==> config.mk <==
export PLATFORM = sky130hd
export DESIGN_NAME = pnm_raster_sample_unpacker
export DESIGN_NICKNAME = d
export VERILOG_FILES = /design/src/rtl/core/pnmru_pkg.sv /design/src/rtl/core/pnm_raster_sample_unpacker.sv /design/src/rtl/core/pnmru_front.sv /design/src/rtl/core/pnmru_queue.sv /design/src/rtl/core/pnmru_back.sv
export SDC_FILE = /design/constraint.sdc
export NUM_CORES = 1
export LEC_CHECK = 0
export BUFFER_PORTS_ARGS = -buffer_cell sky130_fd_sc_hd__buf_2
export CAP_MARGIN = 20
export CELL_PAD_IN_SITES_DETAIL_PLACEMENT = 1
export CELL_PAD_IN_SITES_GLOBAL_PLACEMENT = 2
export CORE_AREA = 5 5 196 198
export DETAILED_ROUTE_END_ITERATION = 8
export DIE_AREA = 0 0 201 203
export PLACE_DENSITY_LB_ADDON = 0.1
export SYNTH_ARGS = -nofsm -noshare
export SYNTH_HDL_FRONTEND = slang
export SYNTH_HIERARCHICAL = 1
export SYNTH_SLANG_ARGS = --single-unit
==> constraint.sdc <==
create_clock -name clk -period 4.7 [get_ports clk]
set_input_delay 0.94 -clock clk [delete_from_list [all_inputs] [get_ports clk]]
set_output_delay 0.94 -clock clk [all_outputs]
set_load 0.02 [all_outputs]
━━━━━━━━━━
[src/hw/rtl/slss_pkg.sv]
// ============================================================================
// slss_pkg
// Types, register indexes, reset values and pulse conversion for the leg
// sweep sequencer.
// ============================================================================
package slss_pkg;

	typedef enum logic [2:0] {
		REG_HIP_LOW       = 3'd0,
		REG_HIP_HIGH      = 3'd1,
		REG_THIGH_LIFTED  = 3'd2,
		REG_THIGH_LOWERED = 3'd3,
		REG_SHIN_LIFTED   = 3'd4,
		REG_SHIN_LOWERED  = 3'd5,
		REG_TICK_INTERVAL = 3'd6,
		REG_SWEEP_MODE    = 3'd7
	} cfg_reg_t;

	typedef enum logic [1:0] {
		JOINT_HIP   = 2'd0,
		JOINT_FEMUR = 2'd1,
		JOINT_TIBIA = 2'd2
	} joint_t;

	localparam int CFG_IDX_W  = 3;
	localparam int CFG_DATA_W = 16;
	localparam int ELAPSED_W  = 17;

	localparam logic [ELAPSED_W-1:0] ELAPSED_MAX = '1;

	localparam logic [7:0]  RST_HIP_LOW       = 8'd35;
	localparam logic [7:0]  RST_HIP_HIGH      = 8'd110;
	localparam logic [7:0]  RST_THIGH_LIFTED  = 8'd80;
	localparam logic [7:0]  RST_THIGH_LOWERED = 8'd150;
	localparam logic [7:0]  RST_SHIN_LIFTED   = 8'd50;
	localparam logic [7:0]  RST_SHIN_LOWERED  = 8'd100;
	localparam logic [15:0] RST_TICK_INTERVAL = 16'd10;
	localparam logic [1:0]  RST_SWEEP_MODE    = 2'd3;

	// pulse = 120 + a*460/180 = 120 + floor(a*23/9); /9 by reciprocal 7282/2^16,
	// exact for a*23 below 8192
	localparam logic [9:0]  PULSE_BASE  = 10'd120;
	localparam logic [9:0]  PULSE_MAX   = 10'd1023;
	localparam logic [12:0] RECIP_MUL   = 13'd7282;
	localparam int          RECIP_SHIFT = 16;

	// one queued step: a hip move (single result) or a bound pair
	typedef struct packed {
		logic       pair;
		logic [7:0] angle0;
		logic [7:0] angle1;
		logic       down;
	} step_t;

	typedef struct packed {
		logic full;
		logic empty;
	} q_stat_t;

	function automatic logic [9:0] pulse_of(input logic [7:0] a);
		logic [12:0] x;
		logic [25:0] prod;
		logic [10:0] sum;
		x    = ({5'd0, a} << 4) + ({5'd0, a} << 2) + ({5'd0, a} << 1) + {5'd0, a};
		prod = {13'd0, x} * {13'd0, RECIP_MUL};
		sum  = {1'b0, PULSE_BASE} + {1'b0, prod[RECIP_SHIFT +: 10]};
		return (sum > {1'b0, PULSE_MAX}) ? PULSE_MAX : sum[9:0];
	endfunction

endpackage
━━━━━━━━━━
The required answer is the exact run of lines above starting at the line with "export LEC_CHECK = 0" and ending at the line with "set_load 0.02 [all_outputs]", with both ends present.

export LEC_CHECK = 0
export BUFFER_PORTS_ARGS = -buffer_cell sky130_fd_sc_hd__buf_2
export CAP_MARGIN = 20
export CELL_PAD_IN_SITES_DETAIL_PLACEMENT = 1
export CELL_PAD_IN_SITES_GLOBAL_PLACEMENT = 2
export CORE_AREA = 5 5 196 198
export DETAILED_ROUTE_END_ITERATION = 8
export DIE_AREA = 0 0 201 203
export PLACE_DENSITY_LB_ADDON = 0.1
export SYNTH_ARGS = -nofsm -noshare
export SYNTH_HDL_FRONTEND = slang
export SYNTH_HIERARCHICAL = 1
export SYNTH_SLANG_ARGS = --single-unit
==> constraint.sdc <==
create_clock -name clk -period 4.7 [get_ports clk]
set_input_delay 0.94 -clock clk [delete_from_list [all_inputs] [get_ports clk]]
set_output_delay 0.94 -clock clk [all_outputs]
set_load 0.02 [all_outputs]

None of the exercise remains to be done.